Durante el allanamiento realizado en el departamento de Cristina Fernández de Kirchner en el barrio porteño de Recoleta no se encontraron pasadizos secretos ni bóvedas escondidas detrás de las paredes. Aunque los investigadores sí dieron con un detalle que les llamó la atención.
“El vestidor tiene la puerta blindada”, comentó un funcionario al diario La Nación. Como en el resto del inmueble ubicado en la intersección de las calles Juncal y Uruguay, no había nada de valor: ni dinero ni joyas. Pero el dato circuló entre quienes participaron del trabajo ordenado realizado el pasado miércoles, por orden del juez federal Claudio Bonadio.
El allanamiento en el departamento se extendió por 13 horas porque se revisaron paredes, techos y pisos con el objetivo de buscar elementos de prueba y “corroborar” las declaraciones reunidas en la causa.
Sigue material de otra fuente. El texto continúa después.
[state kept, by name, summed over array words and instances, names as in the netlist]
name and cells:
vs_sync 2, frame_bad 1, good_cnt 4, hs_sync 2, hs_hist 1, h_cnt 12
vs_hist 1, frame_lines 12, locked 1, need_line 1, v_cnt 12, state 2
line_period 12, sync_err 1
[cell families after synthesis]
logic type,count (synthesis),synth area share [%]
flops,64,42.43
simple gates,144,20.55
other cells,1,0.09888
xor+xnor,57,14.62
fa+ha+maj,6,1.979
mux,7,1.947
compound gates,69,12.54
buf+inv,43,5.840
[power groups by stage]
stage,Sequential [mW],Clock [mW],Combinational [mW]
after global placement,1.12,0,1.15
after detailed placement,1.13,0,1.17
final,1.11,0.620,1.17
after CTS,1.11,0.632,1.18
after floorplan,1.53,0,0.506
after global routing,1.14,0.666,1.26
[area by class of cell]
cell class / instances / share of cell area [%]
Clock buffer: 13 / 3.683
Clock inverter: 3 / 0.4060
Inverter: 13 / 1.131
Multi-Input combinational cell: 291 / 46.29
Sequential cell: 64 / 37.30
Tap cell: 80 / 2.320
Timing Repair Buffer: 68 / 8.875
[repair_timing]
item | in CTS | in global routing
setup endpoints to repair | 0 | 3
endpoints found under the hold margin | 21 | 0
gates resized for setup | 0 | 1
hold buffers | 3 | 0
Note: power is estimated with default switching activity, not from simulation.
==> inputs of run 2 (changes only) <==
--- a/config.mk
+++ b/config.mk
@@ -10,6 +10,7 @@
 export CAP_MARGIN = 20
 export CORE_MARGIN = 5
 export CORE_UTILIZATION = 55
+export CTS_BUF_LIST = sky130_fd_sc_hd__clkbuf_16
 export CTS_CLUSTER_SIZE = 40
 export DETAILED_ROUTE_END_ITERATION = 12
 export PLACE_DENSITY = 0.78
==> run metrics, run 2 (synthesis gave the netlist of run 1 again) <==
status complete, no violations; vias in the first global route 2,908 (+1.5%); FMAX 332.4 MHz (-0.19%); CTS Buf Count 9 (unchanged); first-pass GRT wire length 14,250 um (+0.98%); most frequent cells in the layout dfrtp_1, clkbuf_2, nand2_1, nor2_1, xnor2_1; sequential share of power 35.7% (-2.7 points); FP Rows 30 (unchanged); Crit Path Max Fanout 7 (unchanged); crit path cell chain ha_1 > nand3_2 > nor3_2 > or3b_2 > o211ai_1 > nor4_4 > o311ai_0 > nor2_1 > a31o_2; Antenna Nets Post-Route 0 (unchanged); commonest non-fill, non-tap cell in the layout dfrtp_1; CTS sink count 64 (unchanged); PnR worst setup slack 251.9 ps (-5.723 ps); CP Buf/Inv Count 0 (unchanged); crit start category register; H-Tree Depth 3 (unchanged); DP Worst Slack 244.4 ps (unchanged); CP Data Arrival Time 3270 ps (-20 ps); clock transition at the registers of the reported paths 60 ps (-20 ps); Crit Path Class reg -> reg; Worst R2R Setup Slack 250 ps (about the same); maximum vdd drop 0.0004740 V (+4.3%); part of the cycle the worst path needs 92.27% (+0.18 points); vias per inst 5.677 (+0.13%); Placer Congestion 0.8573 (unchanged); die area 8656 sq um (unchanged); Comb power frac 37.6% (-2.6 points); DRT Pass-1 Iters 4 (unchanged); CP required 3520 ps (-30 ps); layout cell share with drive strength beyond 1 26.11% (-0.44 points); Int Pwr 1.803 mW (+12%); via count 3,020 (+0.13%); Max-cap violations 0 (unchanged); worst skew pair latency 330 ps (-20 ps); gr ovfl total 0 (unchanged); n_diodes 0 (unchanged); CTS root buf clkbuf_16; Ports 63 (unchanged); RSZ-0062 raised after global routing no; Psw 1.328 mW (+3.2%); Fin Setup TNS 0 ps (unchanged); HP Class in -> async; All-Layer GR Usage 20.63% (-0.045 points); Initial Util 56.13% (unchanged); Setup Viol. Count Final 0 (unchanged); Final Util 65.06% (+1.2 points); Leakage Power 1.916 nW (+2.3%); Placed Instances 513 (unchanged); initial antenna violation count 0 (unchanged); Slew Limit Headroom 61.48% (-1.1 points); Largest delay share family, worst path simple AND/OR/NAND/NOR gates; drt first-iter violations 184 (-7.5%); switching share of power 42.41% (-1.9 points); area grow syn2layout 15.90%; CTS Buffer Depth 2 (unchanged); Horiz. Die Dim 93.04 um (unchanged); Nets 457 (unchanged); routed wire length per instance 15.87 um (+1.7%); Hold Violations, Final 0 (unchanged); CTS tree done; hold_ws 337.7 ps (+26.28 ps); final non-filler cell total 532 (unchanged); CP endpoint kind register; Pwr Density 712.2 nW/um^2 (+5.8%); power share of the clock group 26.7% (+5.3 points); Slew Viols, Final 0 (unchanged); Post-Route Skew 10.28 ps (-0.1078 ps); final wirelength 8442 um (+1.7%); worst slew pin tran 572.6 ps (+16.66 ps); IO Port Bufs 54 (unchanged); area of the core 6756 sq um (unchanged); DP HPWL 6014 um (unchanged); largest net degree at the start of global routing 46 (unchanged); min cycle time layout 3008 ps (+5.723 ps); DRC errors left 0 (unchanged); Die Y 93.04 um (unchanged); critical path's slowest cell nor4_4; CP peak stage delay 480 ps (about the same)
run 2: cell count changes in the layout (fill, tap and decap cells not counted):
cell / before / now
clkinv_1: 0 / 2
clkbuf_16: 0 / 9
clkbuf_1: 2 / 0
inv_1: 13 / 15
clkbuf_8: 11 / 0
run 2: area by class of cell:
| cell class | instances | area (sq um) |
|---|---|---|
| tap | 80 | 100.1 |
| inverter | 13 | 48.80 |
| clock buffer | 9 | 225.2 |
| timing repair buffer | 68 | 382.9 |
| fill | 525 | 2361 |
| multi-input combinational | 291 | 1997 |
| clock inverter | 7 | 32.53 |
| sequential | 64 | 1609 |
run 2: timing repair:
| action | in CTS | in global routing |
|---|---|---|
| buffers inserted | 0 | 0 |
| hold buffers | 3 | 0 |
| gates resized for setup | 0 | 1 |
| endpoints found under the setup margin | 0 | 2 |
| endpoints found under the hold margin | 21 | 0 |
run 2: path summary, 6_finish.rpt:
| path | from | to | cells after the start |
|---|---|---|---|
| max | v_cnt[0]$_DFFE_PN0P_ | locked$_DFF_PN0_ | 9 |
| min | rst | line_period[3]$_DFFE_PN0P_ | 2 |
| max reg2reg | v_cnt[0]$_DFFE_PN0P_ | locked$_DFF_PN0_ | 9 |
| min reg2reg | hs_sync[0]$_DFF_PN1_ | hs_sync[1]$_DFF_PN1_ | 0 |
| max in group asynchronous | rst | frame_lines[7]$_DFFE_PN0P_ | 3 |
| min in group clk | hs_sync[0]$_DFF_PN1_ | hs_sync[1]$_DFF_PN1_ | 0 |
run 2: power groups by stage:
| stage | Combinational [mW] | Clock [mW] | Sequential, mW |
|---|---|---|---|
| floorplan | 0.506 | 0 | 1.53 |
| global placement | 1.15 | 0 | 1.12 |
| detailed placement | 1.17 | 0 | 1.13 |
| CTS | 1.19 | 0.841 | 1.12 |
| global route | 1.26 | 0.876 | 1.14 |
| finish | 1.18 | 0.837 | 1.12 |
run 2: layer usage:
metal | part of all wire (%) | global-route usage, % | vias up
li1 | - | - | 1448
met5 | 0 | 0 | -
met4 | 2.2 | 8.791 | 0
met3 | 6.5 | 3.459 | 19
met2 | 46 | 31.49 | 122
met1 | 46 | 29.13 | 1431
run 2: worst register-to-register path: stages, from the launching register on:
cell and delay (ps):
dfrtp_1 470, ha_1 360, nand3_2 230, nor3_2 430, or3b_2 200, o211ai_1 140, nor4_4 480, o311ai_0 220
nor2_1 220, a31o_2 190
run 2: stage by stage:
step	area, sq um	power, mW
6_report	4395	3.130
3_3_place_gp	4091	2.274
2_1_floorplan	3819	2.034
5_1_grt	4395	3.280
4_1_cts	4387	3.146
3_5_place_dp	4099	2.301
Finalmente la policía no secuestró nada en el departamento, que no estaba ocupado.
Se usaron escáneres y boroscopios, que son accesorios para ver a través de pequeños huecos. “Los operativos fueron muy largos porque había que mover muebles y revisar todo con mucho cuidado”, explicaron fuentes que conocían lo que pasaba en el allanamiento.